- **The task**
Across all the records, filter for lines with the word "Limit" and copy them.

- **Provided material**

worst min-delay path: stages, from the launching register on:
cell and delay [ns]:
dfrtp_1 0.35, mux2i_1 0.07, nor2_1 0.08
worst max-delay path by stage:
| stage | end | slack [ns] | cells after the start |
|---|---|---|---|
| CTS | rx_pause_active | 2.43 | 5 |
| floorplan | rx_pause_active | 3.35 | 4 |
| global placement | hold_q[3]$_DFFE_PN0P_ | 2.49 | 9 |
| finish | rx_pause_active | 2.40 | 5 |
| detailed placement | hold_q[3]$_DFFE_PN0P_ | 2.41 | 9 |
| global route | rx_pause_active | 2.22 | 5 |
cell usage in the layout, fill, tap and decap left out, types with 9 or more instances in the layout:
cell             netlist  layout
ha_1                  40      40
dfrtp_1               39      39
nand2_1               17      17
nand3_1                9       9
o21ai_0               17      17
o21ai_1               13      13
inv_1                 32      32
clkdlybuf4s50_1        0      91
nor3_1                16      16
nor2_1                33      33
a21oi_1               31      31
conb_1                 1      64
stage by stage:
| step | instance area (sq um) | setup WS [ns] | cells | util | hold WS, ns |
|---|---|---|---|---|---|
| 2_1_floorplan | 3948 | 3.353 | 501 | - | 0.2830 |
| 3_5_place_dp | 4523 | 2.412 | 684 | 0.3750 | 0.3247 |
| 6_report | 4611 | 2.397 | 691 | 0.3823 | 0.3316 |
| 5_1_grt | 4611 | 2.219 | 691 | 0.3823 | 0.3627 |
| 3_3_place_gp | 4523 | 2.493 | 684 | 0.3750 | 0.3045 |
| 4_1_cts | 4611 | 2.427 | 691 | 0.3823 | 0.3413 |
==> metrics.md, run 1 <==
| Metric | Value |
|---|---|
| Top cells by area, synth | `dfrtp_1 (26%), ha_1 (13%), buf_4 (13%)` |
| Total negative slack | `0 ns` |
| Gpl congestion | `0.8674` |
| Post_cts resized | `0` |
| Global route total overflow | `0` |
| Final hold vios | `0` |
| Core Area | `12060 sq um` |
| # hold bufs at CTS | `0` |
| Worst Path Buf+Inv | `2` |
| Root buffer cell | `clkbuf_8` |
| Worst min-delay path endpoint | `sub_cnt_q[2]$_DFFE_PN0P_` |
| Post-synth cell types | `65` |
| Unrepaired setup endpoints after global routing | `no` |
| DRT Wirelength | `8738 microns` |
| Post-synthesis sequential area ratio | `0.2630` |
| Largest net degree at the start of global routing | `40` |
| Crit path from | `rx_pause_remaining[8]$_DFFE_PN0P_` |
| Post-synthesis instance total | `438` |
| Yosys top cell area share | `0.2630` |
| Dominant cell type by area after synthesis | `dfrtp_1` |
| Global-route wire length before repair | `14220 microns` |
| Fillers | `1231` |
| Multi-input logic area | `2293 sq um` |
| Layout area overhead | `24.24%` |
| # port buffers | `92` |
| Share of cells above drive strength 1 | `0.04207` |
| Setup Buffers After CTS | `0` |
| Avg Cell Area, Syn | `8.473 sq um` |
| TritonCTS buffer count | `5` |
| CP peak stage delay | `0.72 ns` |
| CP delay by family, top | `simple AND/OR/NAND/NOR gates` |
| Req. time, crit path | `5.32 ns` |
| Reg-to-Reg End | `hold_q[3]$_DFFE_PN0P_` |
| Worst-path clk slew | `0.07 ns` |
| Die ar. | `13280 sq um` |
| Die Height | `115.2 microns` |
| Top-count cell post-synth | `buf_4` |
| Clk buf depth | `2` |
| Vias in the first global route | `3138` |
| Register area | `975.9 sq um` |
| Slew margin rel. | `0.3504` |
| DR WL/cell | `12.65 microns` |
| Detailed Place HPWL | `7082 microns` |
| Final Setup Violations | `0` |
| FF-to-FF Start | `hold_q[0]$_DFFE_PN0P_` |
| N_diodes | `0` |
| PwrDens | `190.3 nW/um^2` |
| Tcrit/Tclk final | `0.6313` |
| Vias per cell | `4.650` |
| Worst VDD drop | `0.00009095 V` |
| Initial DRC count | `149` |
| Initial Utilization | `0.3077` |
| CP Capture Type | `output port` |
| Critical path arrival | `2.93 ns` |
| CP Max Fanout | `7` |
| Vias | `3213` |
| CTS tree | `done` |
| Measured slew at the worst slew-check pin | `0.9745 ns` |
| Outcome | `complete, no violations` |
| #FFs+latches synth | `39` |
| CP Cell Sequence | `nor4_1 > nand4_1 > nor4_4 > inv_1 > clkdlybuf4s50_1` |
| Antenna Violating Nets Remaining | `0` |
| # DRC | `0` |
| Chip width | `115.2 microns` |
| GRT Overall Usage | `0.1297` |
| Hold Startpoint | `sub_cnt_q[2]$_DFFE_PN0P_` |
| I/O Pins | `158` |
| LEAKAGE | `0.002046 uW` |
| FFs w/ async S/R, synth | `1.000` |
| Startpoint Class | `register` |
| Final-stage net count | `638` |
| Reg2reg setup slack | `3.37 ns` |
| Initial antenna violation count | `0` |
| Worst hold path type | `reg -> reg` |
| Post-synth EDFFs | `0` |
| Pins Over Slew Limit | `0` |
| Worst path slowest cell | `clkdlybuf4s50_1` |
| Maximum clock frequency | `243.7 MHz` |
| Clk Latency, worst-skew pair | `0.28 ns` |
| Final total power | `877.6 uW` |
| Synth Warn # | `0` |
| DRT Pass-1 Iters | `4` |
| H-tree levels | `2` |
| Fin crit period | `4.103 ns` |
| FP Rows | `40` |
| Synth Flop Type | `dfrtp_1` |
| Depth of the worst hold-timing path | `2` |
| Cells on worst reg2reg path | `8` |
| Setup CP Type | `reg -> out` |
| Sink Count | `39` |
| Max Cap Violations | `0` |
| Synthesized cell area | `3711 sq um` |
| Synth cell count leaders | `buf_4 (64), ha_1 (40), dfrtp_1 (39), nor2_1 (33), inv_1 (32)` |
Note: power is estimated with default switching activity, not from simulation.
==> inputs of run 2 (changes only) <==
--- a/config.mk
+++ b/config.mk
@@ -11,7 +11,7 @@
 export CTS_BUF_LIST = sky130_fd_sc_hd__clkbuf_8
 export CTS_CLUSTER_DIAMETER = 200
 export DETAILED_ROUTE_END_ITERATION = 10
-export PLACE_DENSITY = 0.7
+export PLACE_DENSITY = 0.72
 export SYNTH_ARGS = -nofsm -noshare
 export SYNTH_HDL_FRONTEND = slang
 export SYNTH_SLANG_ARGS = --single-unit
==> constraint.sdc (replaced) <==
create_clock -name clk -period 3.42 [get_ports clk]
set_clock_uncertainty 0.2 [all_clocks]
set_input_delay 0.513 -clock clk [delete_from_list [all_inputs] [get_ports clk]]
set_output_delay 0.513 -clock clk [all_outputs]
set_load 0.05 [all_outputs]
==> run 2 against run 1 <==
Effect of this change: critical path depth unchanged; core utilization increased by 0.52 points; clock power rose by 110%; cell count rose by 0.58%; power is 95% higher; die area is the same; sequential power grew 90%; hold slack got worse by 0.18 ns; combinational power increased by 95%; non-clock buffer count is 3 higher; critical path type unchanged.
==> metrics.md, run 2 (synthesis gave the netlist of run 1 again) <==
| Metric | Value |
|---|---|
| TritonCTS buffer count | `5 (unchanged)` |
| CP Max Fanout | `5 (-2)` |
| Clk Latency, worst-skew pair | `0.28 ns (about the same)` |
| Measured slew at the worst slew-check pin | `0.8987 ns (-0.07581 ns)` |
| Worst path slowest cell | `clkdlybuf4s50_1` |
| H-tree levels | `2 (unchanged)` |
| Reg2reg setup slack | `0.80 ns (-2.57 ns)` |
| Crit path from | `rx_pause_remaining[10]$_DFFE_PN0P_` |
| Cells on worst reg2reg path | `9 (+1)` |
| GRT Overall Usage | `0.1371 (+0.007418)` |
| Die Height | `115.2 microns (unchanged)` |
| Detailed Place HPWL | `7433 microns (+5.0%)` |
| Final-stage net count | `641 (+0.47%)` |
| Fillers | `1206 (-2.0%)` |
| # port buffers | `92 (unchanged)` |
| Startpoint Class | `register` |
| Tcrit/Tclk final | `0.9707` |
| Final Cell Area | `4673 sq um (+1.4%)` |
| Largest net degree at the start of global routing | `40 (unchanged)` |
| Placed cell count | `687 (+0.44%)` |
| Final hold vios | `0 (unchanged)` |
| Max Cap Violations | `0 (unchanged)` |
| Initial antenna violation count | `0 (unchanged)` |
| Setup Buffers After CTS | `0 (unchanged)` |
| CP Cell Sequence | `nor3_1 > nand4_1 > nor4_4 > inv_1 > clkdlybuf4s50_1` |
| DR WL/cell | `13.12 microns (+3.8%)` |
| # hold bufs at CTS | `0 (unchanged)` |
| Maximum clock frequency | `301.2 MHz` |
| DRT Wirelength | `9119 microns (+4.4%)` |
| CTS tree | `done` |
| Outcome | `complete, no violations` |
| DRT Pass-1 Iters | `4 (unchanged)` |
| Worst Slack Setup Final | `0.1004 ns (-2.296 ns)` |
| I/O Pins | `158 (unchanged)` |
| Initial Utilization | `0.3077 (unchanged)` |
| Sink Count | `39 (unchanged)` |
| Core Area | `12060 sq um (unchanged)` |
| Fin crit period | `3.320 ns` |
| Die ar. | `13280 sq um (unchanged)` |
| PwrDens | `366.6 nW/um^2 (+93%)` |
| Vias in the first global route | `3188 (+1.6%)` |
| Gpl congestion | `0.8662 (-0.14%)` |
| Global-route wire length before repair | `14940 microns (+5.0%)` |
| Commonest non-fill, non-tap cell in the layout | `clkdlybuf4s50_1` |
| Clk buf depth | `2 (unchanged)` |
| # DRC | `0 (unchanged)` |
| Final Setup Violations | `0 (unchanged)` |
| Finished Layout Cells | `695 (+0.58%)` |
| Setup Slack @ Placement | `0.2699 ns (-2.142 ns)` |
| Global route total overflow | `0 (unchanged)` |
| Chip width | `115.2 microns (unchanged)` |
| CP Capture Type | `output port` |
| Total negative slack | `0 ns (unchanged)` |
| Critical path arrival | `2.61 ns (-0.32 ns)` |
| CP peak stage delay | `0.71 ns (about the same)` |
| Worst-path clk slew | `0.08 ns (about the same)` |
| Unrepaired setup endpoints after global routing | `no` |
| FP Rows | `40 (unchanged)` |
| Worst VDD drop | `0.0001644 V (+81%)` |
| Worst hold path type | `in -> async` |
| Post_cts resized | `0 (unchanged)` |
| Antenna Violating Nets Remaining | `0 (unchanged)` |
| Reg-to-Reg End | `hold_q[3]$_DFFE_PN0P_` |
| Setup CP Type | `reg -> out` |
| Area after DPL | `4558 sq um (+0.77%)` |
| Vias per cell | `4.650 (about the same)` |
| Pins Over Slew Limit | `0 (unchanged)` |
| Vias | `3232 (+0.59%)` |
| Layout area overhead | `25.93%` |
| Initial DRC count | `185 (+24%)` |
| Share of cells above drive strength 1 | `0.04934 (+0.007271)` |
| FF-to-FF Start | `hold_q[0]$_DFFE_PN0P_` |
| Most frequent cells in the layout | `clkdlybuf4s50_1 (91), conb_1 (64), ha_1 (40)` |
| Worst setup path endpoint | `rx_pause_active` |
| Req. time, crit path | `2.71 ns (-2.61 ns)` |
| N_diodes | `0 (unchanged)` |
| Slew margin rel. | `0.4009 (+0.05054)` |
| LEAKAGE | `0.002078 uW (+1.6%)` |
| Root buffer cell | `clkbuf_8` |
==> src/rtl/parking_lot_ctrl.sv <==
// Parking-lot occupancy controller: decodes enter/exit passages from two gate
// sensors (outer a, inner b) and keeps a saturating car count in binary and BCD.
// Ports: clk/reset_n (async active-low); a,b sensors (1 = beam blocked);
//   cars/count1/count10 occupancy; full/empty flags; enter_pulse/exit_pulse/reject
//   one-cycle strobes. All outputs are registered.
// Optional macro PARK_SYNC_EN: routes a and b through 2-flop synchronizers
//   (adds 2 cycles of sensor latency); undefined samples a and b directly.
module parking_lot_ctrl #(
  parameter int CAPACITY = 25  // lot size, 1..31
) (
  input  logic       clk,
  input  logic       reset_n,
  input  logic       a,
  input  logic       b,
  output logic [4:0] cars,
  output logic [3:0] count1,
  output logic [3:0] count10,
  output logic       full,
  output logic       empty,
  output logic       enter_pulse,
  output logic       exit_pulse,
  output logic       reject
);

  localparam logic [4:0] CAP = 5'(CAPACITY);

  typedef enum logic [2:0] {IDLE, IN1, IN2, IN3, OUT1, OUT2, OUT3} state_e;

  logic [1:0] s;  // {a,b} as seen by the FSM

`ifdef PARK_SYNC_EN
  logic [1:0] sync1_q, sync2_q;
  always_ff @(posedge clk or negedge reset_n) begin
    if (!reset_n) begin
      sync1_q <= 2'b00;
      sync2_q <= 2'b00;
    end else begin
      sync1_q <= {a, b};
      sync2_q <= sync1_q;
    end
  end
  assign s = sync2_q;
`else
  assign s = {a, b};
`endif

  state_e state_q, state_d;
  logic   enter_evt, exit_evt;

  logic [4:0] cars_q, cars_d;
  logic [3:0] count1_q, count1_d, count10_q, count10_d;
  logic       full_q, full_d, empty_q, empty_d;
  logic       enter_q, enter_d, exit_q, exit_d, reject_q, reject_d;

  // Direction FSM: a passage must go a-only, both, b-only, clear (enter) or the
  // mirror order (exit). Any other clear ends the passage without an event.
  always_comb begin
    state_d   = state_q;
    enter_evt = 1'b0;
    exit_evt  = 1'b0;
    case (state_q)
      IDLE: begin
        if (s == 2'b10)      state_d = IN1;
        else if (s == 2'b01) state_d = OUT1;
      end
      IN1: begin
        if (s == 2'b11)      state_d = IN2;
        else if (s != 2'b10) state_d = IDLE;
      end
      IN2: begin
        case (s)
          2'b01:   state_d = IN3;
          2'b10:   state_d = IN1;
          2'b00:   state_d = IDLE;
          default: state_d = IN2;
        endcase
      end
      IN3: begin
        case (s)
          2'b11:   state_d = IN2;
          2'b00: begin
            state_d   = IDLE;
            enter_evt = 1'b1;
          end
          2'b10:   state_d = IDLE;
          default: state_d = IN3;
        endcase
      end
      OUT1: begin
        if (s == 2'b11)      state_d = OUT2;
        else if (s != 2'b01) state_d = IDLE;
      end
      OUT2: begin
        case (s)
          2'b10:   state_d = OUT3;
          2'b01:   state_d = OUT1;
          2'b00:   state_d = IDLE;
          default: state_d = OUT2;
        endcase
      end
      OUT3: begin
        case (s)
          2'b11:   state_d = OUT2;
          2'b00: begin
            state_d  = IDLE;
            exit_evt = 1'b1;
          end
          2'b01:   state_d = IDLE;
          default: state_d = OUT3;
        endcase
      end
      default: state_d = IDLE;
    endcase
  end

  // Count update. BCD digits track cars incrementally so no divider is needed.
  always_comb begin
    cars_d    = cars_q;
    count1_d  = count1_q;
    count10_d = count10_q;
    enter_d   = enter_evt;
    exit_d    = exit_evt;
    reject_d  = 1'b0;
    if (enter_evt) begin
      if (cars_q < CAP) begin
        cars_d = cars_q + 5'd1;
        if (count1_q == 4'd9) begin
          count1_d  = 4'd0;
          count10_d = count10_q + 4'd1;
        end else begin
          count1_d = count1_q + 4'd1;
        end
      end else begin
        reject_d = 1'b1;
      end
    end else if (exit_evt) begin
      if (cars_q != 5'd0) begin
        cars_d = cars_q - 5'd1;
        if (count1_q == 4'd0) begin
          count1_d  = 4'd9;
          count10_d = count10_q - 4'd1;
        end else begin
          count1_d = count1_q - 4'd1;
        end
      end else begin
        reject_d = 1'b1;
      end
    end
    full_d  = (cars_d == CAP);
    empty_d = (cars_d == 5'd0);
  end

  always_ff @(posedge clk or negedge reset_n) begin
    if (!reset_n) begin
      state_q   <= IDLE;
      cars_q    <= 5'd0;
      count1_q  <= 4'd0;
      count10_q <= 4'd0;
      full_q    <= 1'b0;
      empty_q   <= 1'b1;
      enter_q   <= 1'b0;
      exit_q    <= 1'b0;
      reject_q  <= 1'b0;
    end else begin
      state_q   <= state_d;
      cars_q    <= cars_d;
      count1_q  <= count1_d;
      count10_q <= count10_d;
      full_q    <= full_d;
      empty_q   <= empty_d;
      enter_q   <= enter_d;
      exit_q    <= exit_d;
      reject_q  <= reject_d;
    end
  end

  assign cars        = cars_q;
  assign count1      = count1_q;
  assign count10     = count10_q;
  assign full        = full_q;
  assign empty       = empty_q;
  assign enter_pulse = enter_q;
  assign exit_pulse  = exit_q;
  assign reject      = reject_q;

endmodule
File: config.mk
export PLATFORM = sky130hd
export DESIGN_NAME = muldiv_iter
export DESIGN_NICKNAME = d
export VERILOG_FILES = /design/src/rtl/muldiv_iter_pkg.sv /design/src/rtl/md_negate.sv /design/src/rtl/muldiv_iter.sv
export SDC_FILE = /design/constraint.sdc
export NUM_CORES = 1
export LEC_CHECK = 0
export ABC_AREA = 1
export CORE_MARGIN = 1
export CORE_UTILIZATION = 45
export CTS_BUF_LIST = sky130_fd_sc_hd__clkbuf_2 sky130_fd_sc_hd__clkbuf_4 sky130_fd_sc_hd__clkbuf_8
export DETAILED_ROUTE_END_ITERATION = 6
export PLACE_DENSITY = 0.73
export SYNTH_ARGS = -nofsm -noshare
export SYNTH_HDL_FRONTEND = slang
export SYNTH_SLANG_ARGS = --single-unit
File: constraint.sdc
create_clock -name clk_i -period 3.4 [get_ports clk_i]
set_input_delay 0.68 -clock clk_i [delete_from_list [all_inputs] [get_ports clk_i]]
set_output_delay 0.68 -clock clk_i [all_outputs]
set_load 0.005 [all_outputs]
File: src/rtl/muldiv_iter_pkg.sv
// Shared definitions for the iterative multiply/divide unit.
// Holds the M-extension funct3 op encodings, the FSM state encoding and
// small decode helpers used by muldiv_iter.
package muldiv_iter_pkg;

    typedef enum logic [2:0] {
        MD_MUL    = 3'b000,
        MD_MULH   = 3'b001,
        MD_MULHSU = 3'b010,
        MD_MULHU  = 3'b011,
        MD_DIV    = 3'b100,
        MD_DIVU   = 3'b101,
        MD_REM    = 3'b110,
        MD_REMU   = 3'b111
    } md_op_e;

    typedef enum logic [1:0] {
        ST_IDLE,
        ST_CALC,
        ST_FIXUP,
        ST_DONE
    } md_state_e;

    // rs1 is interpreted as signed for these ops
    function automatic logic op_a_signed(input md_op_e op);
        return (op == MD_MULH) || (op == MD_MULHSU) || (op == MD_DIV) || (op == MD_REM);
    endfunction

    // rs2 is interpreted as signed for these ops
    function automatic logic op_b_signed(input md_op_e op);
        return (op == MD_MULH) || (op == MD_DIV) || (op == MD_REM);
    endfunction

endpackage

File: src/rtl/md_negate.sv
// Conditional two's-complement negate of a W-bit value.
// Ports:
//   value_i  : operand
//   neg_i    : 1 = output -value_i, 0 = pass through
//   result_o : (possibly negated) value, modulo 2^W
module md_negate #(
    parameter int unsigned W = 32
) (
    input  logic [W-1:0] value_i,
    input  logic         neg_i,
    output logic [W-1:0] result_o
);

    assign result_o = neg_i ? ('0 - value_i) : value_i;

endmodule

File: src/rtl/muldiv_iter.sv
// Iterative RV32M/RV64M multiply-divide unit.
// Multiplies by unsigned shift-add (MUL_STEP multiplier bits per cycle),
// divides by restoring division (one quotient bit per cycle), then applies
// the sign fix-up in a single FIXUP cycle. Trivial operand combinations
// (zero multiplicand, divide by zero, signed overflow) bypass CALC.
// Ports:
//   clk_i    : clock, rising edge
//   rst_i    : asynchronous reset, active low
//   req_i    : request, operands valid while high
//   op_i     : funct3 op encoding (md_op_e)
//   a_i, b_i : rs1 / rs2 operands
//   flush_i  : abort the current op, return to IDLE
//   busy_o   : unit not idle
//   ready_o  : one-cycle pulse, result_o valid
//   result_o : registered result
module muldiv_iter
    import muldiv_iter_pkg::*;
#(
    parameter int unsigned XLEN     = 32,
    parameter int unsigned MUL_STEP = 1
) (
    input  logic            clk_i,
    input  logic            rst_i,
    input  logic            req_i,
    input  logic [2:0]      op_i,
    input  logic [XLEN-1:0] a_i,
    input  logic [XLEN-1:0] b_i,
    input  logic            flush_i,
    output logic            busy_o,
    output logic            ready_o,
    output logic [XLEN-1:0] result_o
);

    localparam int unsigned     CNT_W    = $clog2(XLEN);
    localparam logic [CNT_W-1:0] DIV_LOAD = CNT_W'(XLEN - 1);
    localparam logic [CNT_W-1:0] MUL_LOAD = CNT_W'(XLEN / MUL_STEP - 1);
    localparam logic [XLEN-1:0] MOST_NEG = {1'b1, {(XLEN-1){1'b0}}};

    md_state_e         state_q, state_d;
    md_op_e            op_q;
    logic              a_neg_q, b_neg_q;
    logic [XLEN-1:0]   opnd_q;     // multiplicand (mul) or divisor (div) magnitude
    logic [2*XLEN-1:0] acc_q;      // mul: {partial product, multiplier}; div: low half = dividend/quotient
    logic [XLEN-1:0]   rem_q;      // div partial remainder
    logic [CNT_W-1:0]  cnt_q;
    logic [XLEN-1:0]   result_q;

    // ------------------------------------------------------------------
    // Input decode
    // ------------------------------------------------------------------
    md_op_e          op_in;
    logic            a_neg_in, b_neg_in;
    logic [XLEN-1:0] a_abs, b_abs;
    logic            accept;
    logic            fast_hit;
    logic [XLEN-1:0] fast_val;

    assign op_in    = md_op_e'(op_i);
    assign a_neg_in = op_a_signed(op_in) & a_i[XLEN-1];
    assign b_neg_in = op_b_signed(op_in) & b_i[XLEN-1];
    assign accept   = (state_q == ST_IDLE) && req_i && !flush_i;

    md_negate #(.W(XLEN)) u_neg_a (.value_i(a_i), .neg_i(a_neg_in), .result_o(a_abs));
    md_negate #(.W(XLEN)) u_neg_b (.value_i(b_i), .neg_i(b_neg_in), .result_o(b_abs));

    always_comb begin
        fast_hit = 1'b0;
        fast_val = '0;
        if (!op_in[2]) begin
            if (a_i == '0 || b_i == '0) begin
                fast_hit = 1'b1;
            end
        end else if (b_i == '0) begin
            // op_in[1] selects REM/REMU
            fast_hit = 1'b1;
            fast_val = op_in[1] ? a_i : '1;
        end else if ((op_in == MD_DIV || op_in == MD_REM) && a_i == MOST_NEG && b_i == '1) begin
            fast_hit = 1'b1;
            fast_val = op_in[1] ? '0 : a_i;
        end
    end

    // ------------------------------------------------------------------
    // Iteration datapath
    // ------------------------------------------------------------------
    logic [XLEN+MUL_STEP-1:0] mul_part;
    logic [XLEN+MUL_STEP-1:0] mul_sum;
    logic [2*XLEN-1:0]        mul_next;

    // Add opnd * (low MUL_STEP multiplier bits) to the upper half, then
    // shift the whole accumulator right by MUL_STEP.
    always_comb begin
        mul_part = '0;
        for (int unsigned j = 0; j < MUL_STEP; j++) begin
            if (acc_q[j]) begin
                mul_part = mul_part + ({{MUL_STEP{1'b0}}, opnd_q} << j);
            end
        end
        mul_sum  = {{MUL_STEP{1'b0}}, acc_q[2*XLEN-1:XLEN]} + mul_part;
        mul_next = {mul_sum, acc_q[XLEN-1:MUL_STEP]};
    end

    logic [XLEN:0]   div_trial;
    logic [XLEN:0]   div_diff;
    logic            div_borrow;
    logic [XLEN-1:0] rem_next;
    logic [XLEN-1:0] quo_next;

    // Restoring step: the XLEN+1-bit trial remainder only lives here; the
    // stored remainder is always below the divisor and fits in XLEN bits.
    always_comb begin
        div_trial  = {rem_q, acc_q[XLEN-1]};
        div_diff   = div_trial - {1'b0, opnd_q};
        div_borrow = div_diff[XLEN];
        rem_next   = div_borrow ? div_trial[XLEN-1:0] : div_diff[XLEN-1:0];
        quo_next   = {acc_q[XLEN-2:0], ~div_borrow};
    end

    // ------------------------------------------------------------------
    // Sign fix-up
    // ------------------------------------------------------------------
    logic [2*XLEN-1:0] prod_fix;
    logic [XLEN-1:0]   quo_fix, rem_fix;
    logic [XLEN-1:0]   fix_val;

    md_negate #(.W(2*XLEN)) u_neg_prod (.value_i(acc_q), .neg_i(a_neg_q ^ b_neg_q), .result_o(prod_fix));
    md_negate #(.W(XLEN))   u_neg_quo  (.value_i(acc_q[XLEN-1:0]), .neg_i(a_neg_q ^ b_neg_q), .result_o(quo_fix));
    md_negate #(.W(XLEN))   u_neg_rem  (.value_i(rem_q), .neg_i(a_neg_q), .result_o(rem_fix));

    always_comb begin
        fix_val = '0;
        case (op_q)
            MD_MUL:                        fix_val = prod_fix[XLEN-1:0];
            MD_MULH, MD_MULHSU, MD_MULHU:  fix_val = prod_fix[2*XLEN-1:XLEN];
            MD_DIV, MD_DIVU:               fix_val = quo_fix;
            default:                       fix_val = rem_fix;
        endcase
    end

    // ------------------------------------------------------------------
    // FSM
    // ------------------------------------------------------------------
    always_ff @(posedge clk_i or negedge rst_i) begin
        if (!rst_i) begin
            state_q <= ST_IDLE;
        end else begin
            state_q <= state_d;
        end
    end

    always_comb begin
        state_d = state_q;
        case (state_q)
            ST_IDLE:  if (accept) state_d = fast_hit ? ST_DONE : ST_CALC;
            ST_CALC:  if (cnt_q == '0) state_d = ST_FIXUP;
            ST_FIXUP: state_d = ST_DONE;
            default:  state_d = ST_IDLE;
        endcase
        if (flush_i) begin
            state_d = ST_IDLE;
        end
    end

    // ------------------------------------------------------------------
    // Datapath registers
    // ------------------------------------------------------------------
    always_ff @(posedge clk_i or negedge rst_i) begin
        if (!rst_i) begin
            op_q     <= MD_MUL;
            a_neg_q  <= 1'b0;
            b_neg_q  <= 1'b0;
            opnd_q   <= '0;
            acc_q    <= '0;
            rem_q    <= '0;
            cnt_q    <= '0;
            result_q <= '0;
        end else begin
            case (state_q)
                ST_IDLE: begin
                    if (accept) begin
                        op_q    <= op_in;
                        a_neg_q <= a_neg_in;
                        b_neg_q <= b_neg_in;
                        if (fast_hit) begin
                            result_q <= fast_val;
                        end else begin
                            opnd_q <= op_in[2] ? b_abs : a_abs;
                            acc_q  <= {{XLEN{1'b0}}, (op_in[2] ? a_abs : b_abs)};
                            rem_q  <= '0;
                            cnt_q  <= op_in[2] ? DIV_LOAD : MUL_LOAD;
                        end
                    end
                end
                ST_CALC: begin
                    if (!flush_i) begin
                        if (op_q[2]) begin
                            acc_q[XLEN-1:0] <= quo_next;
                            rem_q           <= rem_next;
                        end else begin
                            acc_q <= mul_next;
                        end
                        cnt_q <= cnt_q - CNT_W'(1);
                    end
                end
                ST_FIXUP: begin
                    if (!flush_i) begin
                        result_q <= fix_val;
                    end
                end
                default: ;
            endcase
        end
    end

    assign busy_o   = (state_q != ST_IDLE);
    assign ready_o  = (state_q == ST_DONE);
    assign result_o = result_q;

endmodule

- **Solution for this problem**
| Pins Over Slew Limit | `0` |
| Pins Over Slew Limit | `0 (unchanged)` |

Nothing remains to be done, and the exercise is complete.